You say that they were not capable of producing sounds of a complexity comparable to human speech. With only fossils, how do you know this? It seems to me there is no way to prove this. Please explain your reasoning for this.
[edit] New pic
Hi guys, I’m currently working on a painting for H. erectus I was wondering if its good enough for the article. It a work in progress, it’s a bit hairless, the final would be coloured. Early humans aren’t really my thing so any pointers will be appreciated. Also it will be nude (currently no genitals are present)….what are wikipedias’ rules on nudity. I could always fudge the lighting an darken that area of necessary. [1]. thanks. Steveoc 86 (talk) 14:29, 21 November 2007 (UTC)
- ......well a new version if anyones interested......[2]. Steveoc 86 (talk) 00:57, 27 November 2007 (UTC)
- Nicely done. What are you basing it on? I see your an experienced paleontological artist, so no doubt you've studied the skull and skeletal proportions, etc. Why no clothing? If I remember correctly, the evidence from the DNA studies of a particular kind of lice suggest a date when modern humans began wearing clothing, and I believe it was earlier than Cro-Magnon. I read about it in Nicholas Wade's Before the Dawn, but a friend has borrowed my book, so I can't look it up at the moment. TimidGuy (talk) 01:26, 27 November 2007 (UTC) Oops. Sorry about that. I also track the Cro-Magnon article and got that confused with this article on Erectus, so comments about clothing don't apply. TimidGuy (talk) 01:29, 27 November 2007 (UTC)
- Thanks, it’s based of what I could find atomically, as for clothing….not much thought went into that… I did it for [3] . The guy behind that site said nothing about it. A lot of what I read said there’s no direct evidence for clothing and no one so far has mentioned anything about that….It could be a really hot day ;). Steveoc 86 (talk) 01:43, 27 November 2007 (UTC)
- Ive uploaded it to the commons Steveoc 86 (talk) 13:46, 27 November 2007 (UTC)
- Thanks, it’s based of what I could find atomically, as for clothing….not much thought went into that… I did it for [3] . The guy behind that site said nothing about it. A lot of what I read said there’s no direct evidence for clothing and no one so far has mentioned anything about that….It could be a really hot day ;).
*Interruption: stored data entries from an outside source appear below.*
--- src/rtl/qbert_pkg.sv ---
// Shared types and constants for the Q*bert red-ball layer: game/spawn FSM
// encodings and the LFSR polynomial used to draw descent paths.
package qbert_pkg;

    typedef enum logic [1:0] {
        OFF,
        RUN,
        PAUSE
    } game_state_t;

    typedef enum logic [1:0] {
        WAIT,
        ARM,
        ACTIVE
    } spawn_state_t;

    localparam logic [15:0] LFSR_MASK = 16'hB400;

    // One right shift of a 16-bit Galois LFSR with the taps in LFSR_MASK.
    function automatic logic [15:0] lfsr_next(input logic [15:0] value);
        return value[0] ? ((value >> 1) ^ LFSR_MASK) : (value >> 1);
    endfunction

endpackage
==> config.mk <==
export PLATFORM = sky130hd
export DESIGN_NAME = memsave_stream
export DESIGN_NICKNAME = d
export VERILOG_FILES = /design/src/rtl/memsave_stream.sv
export SDC_FILE = /design/constraint.sdc
export NUM_CORES = 1
export LEC_CHECK = 0
export CORE_MARGIN = 10
export CORE_UTILIZATION = 56
export CTS_CLUSTER_DIAMETER = 80
export CTS_CLUSTER_SIZE = 28
export DETAILED_ROUTE_END_ITERATION = 6
export GPL_TIMING_DRIVEN = 0
export PLACE_DENSITY_LB_ADDON = 0.25
export SLEW_MARGIN = 20
export SYNTH_ARGS = -nofsm -noshare
export SYNTH_HDL_FRONTEND = slang
export SYNTH_SLANG_ARGS = --single-unit
==> constraint.sdc <==
create_clock -name clock_sig -period 4.1 [get_ports clock_sig]
set_input_delay 0.615 -clock clock_sig [delete_from_list [all_inputs] [get_ports clock_sig]]
set_output_delay 0.615 -clock clock_sig [all_outputs]
set_load 0.03 [all_outputs]
==> src/rtl/memsave_stream.sv <==
`default_nettype none
// ============================================================================
//  Module      : memsave_stream
//  Description : Streams WORD_COUNT words out of a synchronous-read memory
//                (1-cycle read latency) to a valid/ready flash writer. A
//                2-entry output buffer absorbs the read latency so that
//                back-to-back transfers run at one word per cycle.
//                Optional macro MEMSAVE_CHECKSUM_EN appends one extra word:
//                the modulo-2^32 sum of all streamed data words.
//  Revision    : 1.0 - initial release
// ============================================================================
module memsave_stream #(
  parameter int WORD_COUNT = 1024,
  parameter int ADDR_W     = 10
) (
  input  logic              clock_sig,
  input  logic              reset_sig,
  input  logic              start,
  input  logic              abort,
  output logic              busy,
  output logic              done,
  output logic [ADDR_W-1:0] mem_rdaddress,
  input  logic [31:0]       mem_q,
  output logic [31:0]       out_data,
  output logic              out_valid,
  input  logic              out_ready,
  output logic              out_last
);

  localparam logic [ADDR_W-1:0] LAST_ADDR = ADDR_W'(WORD_COUNT - 1);

  typedef enum logic [1:0] {
    IDLE  = 2'd0,
    RUN   = 2'd1,
    DRAIN = 2'd2
  } state_t;

  state_t            state;
  logic [ADDR_W-1:0] rd_addr;

  // Read issued last cycle; its data arrives on mem_q this cycle.
  logic              in_flight;
  logic              in_flight_last;

  // Two-entry buffer: head drives the stream outputs, tail catches the
  // word that lands while the head is stalled.
  logic              head_valid;
  logic              head_last;
  logic [31:0]       head_data;
  logic              tail_valid;
  logic              tail_last;
  logic [31:0]       tail_data;

  logic              pop;
  logic              push;
  logic              issue;
  logic              issue_last;
  logic [1:0]        occupancy;
  logic [31:0]       push_data;

`ifdef MEMSAVE_CHECKSUM_EN
  logic [31:0]       sum_acc;
  // Every memory read has been issued; the next issue slot carries the sum.
  logic              data_issued;
  logic              in_flight_sum;

  assign issue_last = data_issued;
  assign push_data  = in_flight_sum ? sum_acc : mem_q;
`else
  assign issue_last = (rd_addr == LAST_ADDR);
  assign push_data  = mem_q;
`endif

  assign pop  = head_valid & out_ready;
  assign push = in_flight;

  // Occupancy after this edge's pop; counting the pop keeps full rate when
  // the sink is ready, while never letting more than two words be owed.
  assign occupancy = 2'(head_valid) + 2'(tail_valid) + 2'(in_flight) - 2'(pop);
  assign issue     = (state == RUN) && (occupancy < 2'd2);

  assign mem_rdaddress = rd_addr;
  assign out_data      = head_data;
  assign out_valid     = head_valid;
  assign out_last      = head_valid & head_last;

  // Control FSM, read address generator and output buffer.
  always_ff @(posedge clock_sig or posedge reset_sig) begin
    if (reset_sig) begin
      state          <= IDLE;
      busy           <= 1'b0;
      done           <= 1'b0;
      rd_addr        <= '0;
      in_flight      <= 1'b0;
      in_flight_last <= 1'b0;
      head_valid     <= 1'b0;
      head_last      <= 1'b0;
      head_data      <= '0;
      tail_valid     <= 1'b0;
      tail_last      <= 1'b0;
      tail_data      <= '0;
`ifdef MEMSAVE_CHECKSUM_EN
      sum_acc        <= '0;
      data_issued    <= 1'b0;
      in_flight_sum  <= 1'b0;
`endif
    end else if (abort) begin
      // Abort wins over start and over any transfer; read data in flight
      // is dropped.
      state          <= IDLE;
      busy           <= 1'b0;
      done           <= 1'b0;
      rd_addr        <= '0;
      in_flight      <= 1'b0;
      in_flight_last <= 1'b0;
      head_valid     <= 1'b0;
      head_last      <= 1'b0;
      head_data      <= '0;
      tail_valid     <= 1'b0;
      tail_last      <= 1'b0;
      tail_data      <= '0;
`ifdef MEMSAVE_CHECKSUM_EN
      sum_acc        <= '0;
      data_issued    <= 1'b0;
      in_flight_sum  <= 1'b0;
`endif
    end else begin
      done <= 1'b0;

      case (state)
        IDLE: begin
          if (start) begin
            state   <= RUN;
            busy    <= 1'b1;
            rd_addr <= '0;
`ifdef MEMSAVE_CHECKSUM_EN
            sum_acc     <= '0;
            data_issued <= 1'b0;
`endif
          end
        end
        RUN: begin
          if (issue) begin
            if (issue_last) begin
              state <= DRAIN;
            end
`ifdef MEMSAVE_CHECKSUM_EN
            if (!data_issued) begin
              if (rd_addr == LAST_ADDR) begin
                data_issued <= 1'b1;
              end else begin
                rd_addr <= rd_addr + ADDR_W'(1);
              end
            end
`else
            if (!issue_last) begin
              rd_addr <= rd_addr + ADDR_W'(1);
            end
`endif
          end
        end
        DRAIN: begin
          if (pop && head_last) begin
            state   <= IDLE;
            busy    <= 1'b0;
            done    <= 1'b1;
            rd_addr <= '0;
          end
        end
        default: begin
          state <= IDLE;
        end
      endcase

      in_flight      <= issue;
      in_flight_last <= issue & issue_last;
`ifdef MEMSAVE_CHECKSUM_EN
      in_flight_sum  <= issue & data_issued;
      if (push && !in_flight_sum) begin
        sum_acc <= sum_acc + mem_q;
      end
`endif

      // Head only changes on a pop, so a stalled word stays stable.
      if (push && pop) begin
        if (tail_valid) begin
          head_data <= tail_data;
          head_last <= tail_last;
          tail_data <= push_data;
          tail_last <= in_flight_last;
        end else begin
          head_data <= push_data;
          head_last <= in_flight_last;
        end
      end else if (push) begin
        if (head_valid) begin
          tail_valid <= 1'b1;
          tail_data  <= push_data;
          tail_last  <= in_flight_last;
        end else begin
          head_valid <= 1'b1;
          head_data  <= push_data;
          head_last  <= in_flight_last;
        end
      end else if (pop) begin
        head_valid <= tail_valid;
        head_data  <= tail_data;
        head_last  <= tail_last;
        tail_valid <= 1'b0;
      end
    end
  end

endmodule
`default_nettype wire
File: src/rtl/vector_distance_seq.sv
// Streaming, handshaked squared-Euclidean distance engine for GAM vector compare.
// Accumulates sum((a-b)^2) over one vector, then optionally takes floor(sqrt) serially.
//   clk, rst          : clock, asynchronous active-high reset
//   in_valid/in_ready : element-pair handshake; in_a/in_b signed, in_last ends the vector
//   out_valid/out_ready : result handshake, outputs held stable until accepted
//   out_dist_sq       : sum of squared differences (ACC_W bits)
//   out_dist          : floor(sqrt(out_dist_sq)), 0 when SQRT_EN=0
//   out_err           : in_last and the element count disagreed on the terminating beat
module vector_distance_seq
    import vector_distance_seq_pkg::*;
#(
    parameter int unsigned DATA_W  = 8,
    parameter int unsigned VEC_LEN = VECTOR_LEN,
    parameter int unsigned SQRT_EN = 1,
    parameter int unsigned ACC_W   = dist_acc_w(DATA_W, VEC_LEN),
    parameter int unsigned ROOT_W  = (ACC_W + 1) / 2
) (
    input  logic              clk,
    input  logic              rst,
    input  logic              in_valid,
    output logic              in_ready,
    input  logic [DATA_W-1:0] in_a,
    input  logic [DATA_W-1:0] in_b,
    input  logic              in_last,
    output logic              out_valid,
    input  logic              out_ready,
    output logic [ACC_W-1:0]  out_dist_sq,
    output logic [ROOT_W-1:0] out_dist,
    output logic              out_err
);

    localparam int unsigned CNT_W = $clog2(VEC_LEN);
    localparam int unsigned SQ_W  = 2 * DATA_W + 2;

    dist_state_t        r_state;
    logic [CNT_W-1:0]   r_cnt;
    logic [ACC_W-1:0]   r_acc;
    logic               r_in_ready;
    logic               r_out_valid;
    logic [ACC_W-1:0]   r_out_dist_sq;
    logic [ROOT_W-1:0]  r_out_dist;
    logic               r_out_err;

    logic signed [DATA_W:0] w_diff;
    logic signed [SQ_W-1:0] w_diff_x;
    logic signed [SQ_W-1:0] w_sq_s;
    logic [ACC_W-1:0]       w_sq;
    logic [ACC_W-1:0]       w_acc_next;
    logic                   w_fire;
    logic                   w_at_end;
    logic                   w_term;
    logic                   w_err;
    logic                   w_sq_start;
    logic                   w_sq_busy;
    logic                   w_sq_done;
    logic [ROOT_W-1:0]      w_root;

    // One extra bit keeps a-b exact over the full signed range; the square is non-negative.
    assign w_diff     = $signed({in_a[DATA_W-1], in_a}) - $signed({in_b[DATA_W-1], in_b});
    assign w_diff_x   = SQ_W'(w_diff);
    assign w_sq_s     = w_diff_x * w_diff_x;
    assign w_sq       = ACC_W'($unsigned(w_sq_s));
    assign w_acc_next = r_acc + w_sq;

    // The vector ends at whichever of in_last / full length comes first.
    assign w_fire     = (r_state == DS_ACCUM) && in_valid && r_in_ready;
    assign w_at_end   = (r_cnt == CNT_W'(VEC_LEN - 1));
    assign w_term     = in_last | w_at_end;
    assign w_err      = in_last ^ w_at_end;
    assign w_sq_start = w_fire && w_term && (SQRT_EN != 0);

    vector_distance_seq_isqrt #(
        .IN_W   (ACC_W),
        .ROOT_W (ROOT_W)
    ) u_isqrt (
        .clk      (clk),
        .rst      (rst),
        .start    (w_sq_start),
        .radicand (w_acc_next),
        .busy     (w_sq_busy),
        .done     (w_sq_done),
        .root     (w_root)
    );

    // Control FSM with element counter, accumulator and registered outputs.
    always_ff @(posedge clk or posedge rst) begin
        if (rst) begin
            r_state       <= DS_ACCUM;
            r_cnt         <= '0;
            r_acc         <= '0;
            r_in_ready    <= 1'b1;
            r_out_valid   <= 1'b0;
            r_out_dist_sq <= '0;
            r_out_dist    <= '0;
            r_out_err     <= 1'b0;
        end else begin
            case (r_state)
                DS_ACCUM: begin
                    if (w_fire) begin
                        r_acc <= w_acc_next;
                        if (w_term) begin
                            // Sum and error are final here; they stay put until the handshake.
                            r_cnt         <= '0;
                            r_out_dist_sq <= w_acc_next;
                            r_out_err     <= w_err;
                            r_in_ready    <= 1'b0;
                            r_state       <= (SQRT_EN != 0) ? DS_SQRT : DS_OUT;
                        end else begin
                            r_cnt <= r_cnt + CNT_W'(1);
                        end
                    end
                end
                DS_SQRT: begin
                    if (w_sq_done && !w_sq_busy) begin
                        r_out_dist  <= w_root;
                        r_out_valid <= 1'b1;
                        r_state     <= DS_OUT;
                    end
                end
                DS_OUT: begin
                    if (!r_out_valid) begin
                        // Only reached without the root stage: present the result one cycle later.
                        r_out_dist  <= '0;
                        r_out_valid <= 1'b1;
                    end else if (out_ready) begin
                        r_out_valid <= 1'b0;
                        r_acc       <= '0;
                        r_in_ready  <= 1'b1;
                        r_state     <= DS_ACCUM;
                    end
                end
                default: begin
                    r_state    <= DS_ACCUM;
                    r_in_ready <= 1'b1;
                end
            endcase
        end
    end

    assign in_ready    = r_in_ready;
    assign out_valid   = r_out_valid;
    assign out_dist_sq = r_out_dist_sq;
    assign out_dist    = r_out_dist;
    assign out_err     = r_out_err;

endmodule
## config.mk

```make
export PLATFORM = sky130hd
export DESIGN_NAME = bcd_seg_scan
export DESIGN_NICKNAME = d
export VERILOG_FILES = /design/src/rtl/calc_pkg.sv /design/src/rtl/bcd_seg_scan_seg_decode.sv /design/src/rtl/bcd_seg_scan.sv
export SDC_FILE = /design/constraint.sdc
export NUM_CORES = 1
export LEC_CHECK = 0
export ABC_AREA = 1
export BUFFER_PORTS_ARGS = -buffer_cell sky130_fd_sc_hd__clkbuf_2
export CORE_UTILIZATION = 55
export CTS_BUF_LIST = sky130_fd_sc_hd__clkbuf_16
export CTS_CLUSTER_DIAMETER = 60
export CTS_CLUSTER_SIZE = 10
export DETAILED_ROUTE_END_ITERATION = 10
export PLACE_DENSITY = 0.74
export SKIP_CTS_REPAIR_TIMING = 1
export SLEW_MARGIN = 20
export SYNTH_ARGS = -nofsm -noshare
export SYNTH_HDL_FRONTEND = slang
export SYNTH_HIERARCHICAL = 1
export SYNTH_SLANG_ARGS = --single-unit
```

## constraint.sdc

```tcl
create_clock -name clk -period 2 [get_ports clk]
set_input_delay 0.4 -clock clk [delete_from_list [all_inputs] [get_ports clk]]
set_output_delay 0.4 -clock clk [all_outputs]
set_load 0.01 [all_outputs]
```
$ cat config.mk
export PLATFORM = sky130hd
export DESIGN_NAME = fetch_unit
export DESIGN_NICKNAME = d
export VERILOG_FILES = /design/src/rtl/fetch_unit.sv
export SDC_FILE = /design/constraint.sdc
export NUM_CORES = 1
export LEC_CHECK = 0
export ABC_AREA = 1
export CORE_MARGIN = 3
export CORE_UTILIZATION = 51
export CTS_BUF_LIST = sky130_fd_sc_hd__clkbuf_8
export DETAILED_ROUTE_END_ITERATION = 8
export PLACE_DENSITY = 0.92
export SLEW_MARGIN = 0
export SYNTH_ARGS = -nofsm -noshare
export SYNTH_HDL_FRONTEND = slang
export SYNTH_SLANG_ARGS = --single-unit
$ cat constraint.sdc
create_clock -name MAX10_CLK1_50 -period 5.7 [get_ports MAX10_CLK1_50]
set_input_delay 0.855 -clock MAX10_CLK1_50 [delete_from_list [all_inputs] [get_ports MAX10_CLK1_50]]
set_output_delay 0.855 -clock MAX10_CLK1_50 [all_outputs]
set_load 0.01 [all_outputs]
<file path="config.mk">
export PLATFORM = sky130hd
export DESIGN_NAME = key_repeat_detector
export DESIGN_NICKNAME = d
export VERILOG_FILES = /design/src/rtl/key_pkg.sv /design/src/rtl/sync_2ff.sv /design/src/rtl/key_repeat_detector.sv
export SDC_FILE = /design/constraint.sdc
export NUM_CORES = 1
export LEC_CHECK = 0
export CORE_MARGIN = 2
export CORE_UTILIZATION = 23
export DETAILED_ROUTE_END_ITERATION = 8
export PLACE_DENSITY_LB_ADDON = 0.2
export SLEW_MARGIN = 20
export SYNTH_ARGS = -nofsm -noshare
export SYNTH_HDL_FRONTEND = slang
export SYNTH_HIERARCHICAL = 1
export SYNTH_SLANG_ARGS = --single-unit
</file>
<file path="constraint.sdc">
create_clock -name clk -period 2.35 [get_ports clk]
set_input_delay 0.47 -clock clk [delete_from_list [all_inputs] [get_ports clk]]
set_output_delay 0.47 -clock clk [all_outputs]
set_load 0.03 [all_outputs]
</file>
<file path="config.mk">
export PLATFORM = sky130hd
export DESIGN_NAME = safety_island_boot_ctrl
export DESIGN_NICKNAME = d
export VERILOG_FILES = /design/src/rtl/safety_island_pkg.sv /design/src/rtl/safety_island_boot_ctrl.sv
export SDC_FILE = /design/constraint.sdc
export NUM_CORES = 1
export LEC_CHECK = 0
export ABC_AREA = 0
export CAP_MARGIN = 10
export CORE_AREA = 4 4 83 85
export CTS_CLUSTER_DIAMETER = 30
export DETAILED_ROUTE_END_ITERATION = 10
export DIE_AREA = 0 0 87 89
export GPL_TIMING_DRIVEN = 0
export PLACE_DENSITY = 0.85
export SLEW_MARGIN = 10
export SYNTH_ARGS = -nofsm -noshare
export SYNTH_HDL_FRONTEND = slang
export SYNTH_SLANG_ARGS = --single-unit
</file>
<file path="constraint.sdc">
create_clock -name clk_i -period 3 [get_ports clk_i]
set_clock_uncertainty 0.05 [all_clocks]
set_input_delay 0.3 -clock clk_i [delete_from_list [all_inputs] [get_ports clk_i]]
set_output_delay 0.3 -clock clk_i [all_outputs]
set_load 0.02 [all_outputs]
</file>
<file path="src/rtl/safety_island_pkg.sv">
// Shared types for the safety island: boot mode straps and boot controller FSM encoding.
package safety_island_pkg;

  typedef enum logic [1:0] {
    Jtag      = 2'b00,
    Preloaded = 2'b01
  } bootmode_e;

  typedef enum logic [2:0] {
    Reset  = 3'd0,
    Sample = 3'd1,
    Scrub  = 3'd2,
    Wait   = 3'd3,
    Launch = 3'd4,
    Run    = 3'd5
  } boot_ctrl_state_e;

endpackage

</file>
<file path="src/rtl/safety_island_boot_ctrl.sv">
// Boot sequencer: samples boot mode, zero-scrubs ECC SRAM in Jtag mode,
// then releases the core with a captured boot address.
module safety_island_boot_ctrl
  import safety_island_pkg::*;
#(
  parameter int unsigned          NumBanks     = 2,
  parameter int unsigned          BankNumBytes = 32'h0001_0000,
  parameter int unsigned          AddrWidth    = 32,
  parameter logic [AddrWidth-1:0] MemBaseAddr  = '0
) (
  input  logic                 clk_i,
  input  logic                 rst_ni,
  input  bootmode_e            bootmode_i,
  input  logic [31:0]          soc_ctrl_boot_addr_i,
  input  logic                 soc_ctrl_fetch_en_i,
  output logic                 mem_req_o,
  input  logic                 mem_gnt_i,
  output logic [AddrWidth-1:0] mem_addr_o,
  output logic                 mem_we_o,
  output logic [3:0]           mem_be_o,
  output logic [31:0]          mem_wdata_o,
  output logic                 init_done_o,
  output logic                 fetch_en_o,
  output logic [31:0]          boot_addr_o
);

  localparam int unsigned TotalWords = NumBanks * BankNumBytes / 4;
  localparam int unsigned CntW       = (TotalWords > 1) ? $clog2(TotalWords) : 1;
  localparam logic [CntW-1:0] LastCnt = CntW'(TotalWords - 1);

  boot_ctrl_state_e  r_state, w_state_nxt;
  logic [CntW-1:0]   r_cnt;
  logic              r_init_done;
  logic [31:0]       r_boot_addr;
  logic              w_scrub_gnt;
  logic              w_last_gnt;

  assign w_scrub_gnt = (r_state == Scrub) && mem_gnt_i;
  assign w_last_gnt  = w_scrub_gnt && (r_cnt == LastCnt);

  // Anything other than Preloaded scrubs: an unscrubbed bank is the unsafe outcome.
  always_comb begin
    w_state_nxt = r_state;
    case (r_state)
      Reset:   w_state_nxt = Sample;
      Sample:  w_state_nxt = (bootmode_i == Preloaded) ? Launch : Scrub;
      Scrub:   if (w_last_gnt) w_state_nxt = Wait;
      Wait:    if (soc_ctrl_fetch_en_i) w_state_nxt = Launch;
      Launch:  w_state_nxt = Run;
      Run:     w_state_nxt = Run;
      default: w_state_nxt = Reset;
    endcase
  end

  always_ff @(posedge clk_i or negedge rst_ni) begin
    if (!rst_ni) begin
      r_state     <= Reset;
      r_cnt       <= '0;
      r_init_done <= 1'b0;
      r_boot_addr <= '0;
    end else begin
      r_state <= w_state_nxt;
      // Counter parks on the last word so the address never wraps back to bank 0.
      if (w_scrub_gnt && !w_last_gnt) r_cnt <= r_cnt + 1'b1;
      if (w_last_gnt || r_state == Launch) r_init_done <= 1'b1;
      if (r_state == Launch) r_boot_addr <= soc_ctrl_boot_addr_i;
    end
  end

  assign mem_req_o   = (r_state == Scrub);
  assign mem_we_o    = mem_req_o;
  assign mem_be_o    = 4'hF;
  assign mem_wdata_o = 32'h0;
  assign mem_addr_o  = MemBaseAddr + AddrWidth'({r_cnt, 2'b00});
  assign init_done_o = r_init_done;
  assign fetch_en_o  = (r_state == Run);
  assign boot_addr_o = r_boot_addr;

endmodule

</file>
$ cat config.mk
export PLATFORM = sky130hd
export DESIGN_NAME = pipeline_ctrl
export DESIGN_NICKNAME = d
export VERILOG_FILES = /design/src/rtl/pipeline_ctrl.sv
export SDC_FILE = /design/constraint.sdc
export NUM_CORES = 1
export LEC_CHECK = 0
export ABC_AREA = 1
export ABC_CLOCK_PERIOD_IN_PS = 3100
export CORE_MARGIN = 5
export CORE_UTILIZATION = 45
export DETAILED_ROUTE_END_ITERATION = 8
export GPL_ROUTABILITY_DRIVEN = 0
export GPL_TIMING_DRIVEN = 1
export PLACE_DENSITY = 0.8
export SETUP_SLACK_MARGIN = 0.1
export SYNTH_ARGS = -nofsm -noshare
export SYNTH_HDL_FRONTEND = slang
export SYNTH_SLANG_ARGS = --single-unit
$ cat constraint.sdc
create_clock -name clk -period 3.1 [get_ports clk]
set_input_delay 0.62 -clock clk [delete_from_list [all_inputs] [get_ports clk]]
set_output_delay 0.62 -clock clk [all_outputs]
set_load 0.01 [all_outputs]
Steveoc 86 (talk) 01:43, 27 November 2007 (UTC)
[edit] Xuchang skull
Is the skull just found in Xuchang from H. erectus? Badagnani (talk) 23:28, 30 January 2008 (UTC)
[edit] Citation, please
An editor inserted the following without citation. Please supply a reliable source for the claim. DurovaCharge! 23:04, 2 April 2008 (UTC)
- Many scientist including Evolutionist, have accepted "java man" and other Homo Eructus beings as a false human ancestor. Due to fact that Chinesse scientist built the Homo Eructus using Human and Ape fossils, and was proven to be so, it has been denied it's place in the Evolutionary train, which still has yet to come out with any solid evidences of a Human intermediate.